Entidade diz que fez alerta e não tem recursos

João Lucarini, coordenador administrativo do Sanatório Espírita Vicente de Paulo, diz que a entidade alertou a prefeitura, em 2008, que o convênio, e não um contrato de locação, poderia acarretar em problemas futuros. “Mas não deram atenção”, diz.

Ele afirma que a entidade só soube recentemente da decisão do TCE, e que  todas as prestações de contas do convênio foram enviadas à prefeitura. 

“Não temos R$ 72 mil reais para devolver. Vivemos com constante falta de recursos, por isso recebemos doações e fazemos eventos beneficentes. Além disso, a impossibilidade de firmar convênios será terrível”, diz.

A entidade presta assistência a 37 pacientes com transtorno mental, por meio de alojamento em oito residências terapêuticas. Para isso, além das verbas do aluguel do prédio do Caps 3, conta com repasses mensais da prefeitura.

“Se esses recursos forem bloqueados, não sei o que será de nós”, diz João.

Verba federal é perdida

Em outubro do ano passado, o A Cidade mostrou que a prefeitura havia perdido, em 22 meses, R$ 1,3 milhão de verbas federais por não ter cadastrado o Caps 3 junto ao Ministério da Saúde. Transcorrido quase um ano, a papelada ainda não foi enviada.

Com isso, a prefeitura deixa de receber R$ 84,1 mil mensais. Desde que a reportagem foi publicada, Ribeirão Preto deixou de receber R$ 925 mil em recursos.

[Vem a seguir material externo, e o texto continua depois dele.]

==> inputs of run C <==
Design multiplier, start of the top module:
module multiplier (
    output Ready,
    output Valid,
    output [31:0] R,
    input [15:0] X,
    input [15:0] Y,
    input Clk,
    input Rst
);
make LEC_CHECK=0 ABC_AREA=0 CAP_MARGIN=15 CELL_PAD_IN_SITES_DETAIL_PLACEMENT=1 CELL_PAD_IN_SITES_GLOBAL_PLACEMENT=0 CORE_MARGIN=4 CORE_UTILIZATION=70 CTS_CLUSTER_DIAMETER=234 GPL_ROUTABILITY_DRIVEN=1 GPL_TIMING_DRIVEN=0 HOLD_SLACK_MARGIN=0.09 MAX_ROUTING_LAYER=met4 PLACE_DENSITY_LB_ADDON=0.1 SETUP_SLACK_MARGIN=2.99 SLEW_MARGIN=35 TNS_END_PERCENT=85 finish   # period 15.0 ns
run.sh (not shown) runs the stock make flow with config.mk's settings and CLKGATE_MAP_FILE=.
==> run B (differences from run C) <==
Settings changed: ABC_AREA 0 to unset, CAP_MARGIN 15 to 20, CELL_PAD_IN_SITES_DETAIL_PLACEMENT 1 to unset, CELL_PAD_IN_SITES_GLOBAL_PLACEMENT 0 to unset, CORE_MARGIN 4 to 2, CTS_CLUSTER_DIAMETER 234 to unset, CTS_CLUSTER_SIZE set to 56, GPL_ROUTABILITY_DRIVEN 1 to unset, GPL_TIMING_DRIVEN 0 to unset, HOLD_SLACK_MARGIN 0.09 to unset, MAX_ROUTING_LAYER met4 to unset, PLACE_DENSITY_LB_ADDON 0.1 to 0.28, SETUP_SLACK_MARGIN 2.99 to -0.67, SLEW_MARGIN 35 to 20, TNS_END_PERCENT 85 to 40.
==> flow/constraint.sdc (replaced) <==
create_clock -name core_clock -period 11.1 [get_ports {Clk}]
set_input_delay 2.2200 -clock core_clock [delete_from_list [all_inputs] [get_ports {Clk}]]
set_output_delay 2.2200 -clock core_clock [all_outputs]
set_load 0.01 [all_outputs]
==> run E (differences from run C) <==
Settings changed: CAP_MARGIN 15 to 35, CELL_PAD_IN_SITES_DETAIL_PLACEMENT 1 to 0, CELL_PAD_IN_SITES_GLOBAL_PLACEMENT 0 to unset, CORE_ASPECT_RATIO set to 0.5, CORE_MARGIN 4 to 10, CORE_UTILIZATION 70 to 50, CTS_CLUSTER_DIAMETER 234 to 260, CTS_CLUSTER_SIZE set to 98, GPL_ROUTABILITY_DRIVEN 1 to 0, GPL_TIMING_DRIVEN 0 to unset, HOLD_SLACK_MARGIN 0.09 to 0.28, PLACE_DENSITY_LB_ADDON 0.1 to 0.3, SETUP_SLACK_MARGIN 2.99 to unset, SLEW_MARGIN 35 to 5, TNS_END_PERCENT 85 to 5.
==> run D (differences from run C) <==
Settings changed: ABC_AREA 0 to unset, CAP_MARGIN 15 to 20, CELL_PAD_IN_SITES_DETAIL_PLACEMENT 1 to unset, CELL_PAD_IN_SITES_GLOBAL_PLACEMENT 0 to unset, CORE_MARGIN 4 to 2, CORE_UTILIZATION 70 to 66, CTS_CLUSTER_DIAMETER 234 to unset, GPL_ROUTABILITY_DRIVEN 1 to unset, GPL_TIMING_DRIVEN 0 to unset, HOLD_SLACK_MARGIN 0.09 to unset, MAX_ROUTING_LAYER met4 to unset, PLACE_DENSITY_LB_ADDON 0.1 to unset, SETUP_SLACK_MARGIN 2.99 to 2.14, SLEW_MARGIN 35 to 20, TNS_END_PERCENT 85 to unset.
==> flow/constraint.sdc (replaced) <==
create_clock -name core_clock -period 8.75 [get_ports {Clk}]
set_input_delay 1.7500 -clock core_clock [delete_from_list [all_inputs] [get_ports {Clk}]]
set_output_delay 1.7500 -clock core_clock [all_outputs]
set_load 0.01 [all_outputs]
==> qor.csv <==
metric;value;unit
port buffer count;67;
Core Util, Final;57.82;%
die height;126.5;um
setup bufs post-CTS;0;
Die W;232.9;um
Yosys cell types;78;
met3 usage;12.35;%
status;complete, no violations;
Placeable Area;21970;um2
-- figures above: run E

O problema era um jogo de empurra-empurra iniciado em 2010 entre prefeitura e governo estadual sobre o Laudo Técnico de Avaliação, documento de engenharia que precisa ser enviado à Brasília.

Segundo o coordenador de Saúde Mental do Município, Alexandre Souza e Cruz, o laudo “finalmente” ficou pronto no fim de agosto. A previsão é que toda a documentação necessária seja encaminhada à Brasília no início do próximo mês.

Prefeitura diz que vai recorrer e manterá repasse

Em nota, a Prefeitura de Ribeirão Preto diz que vai recorrer da decisão do Tribunal de Contas do Estadi. Como perdeu o prazo para efetuar o recurso, terá que entrar com ação de revisão diretamente à presidência do TCE.

Apesar do tribunal dizer que o Sanatório Espírita está, por hora, impedido de receber verbas públicas, a prefeitura afirma que os repasses serão feitos. Em setembro, segundo o portal da transparência, R$ 118,5 mil foram repassados.

A prefeitura informa que os contratos anteriores com o Sanatório Espírita foram aprovados pelo TCE, nos mesmos termos do atual. Agora, sendo o Palácio Rio Branco, haverá adequação do termo de locação do Caps3.

“Não existe ‘plano B’. O Caps não tem previsão de sair para outro lugar. É preciso resolver essa situação de qualquer forma”, diz Alexandre Firmino Souza Cruz, coordenador de Saúde Mental do Município.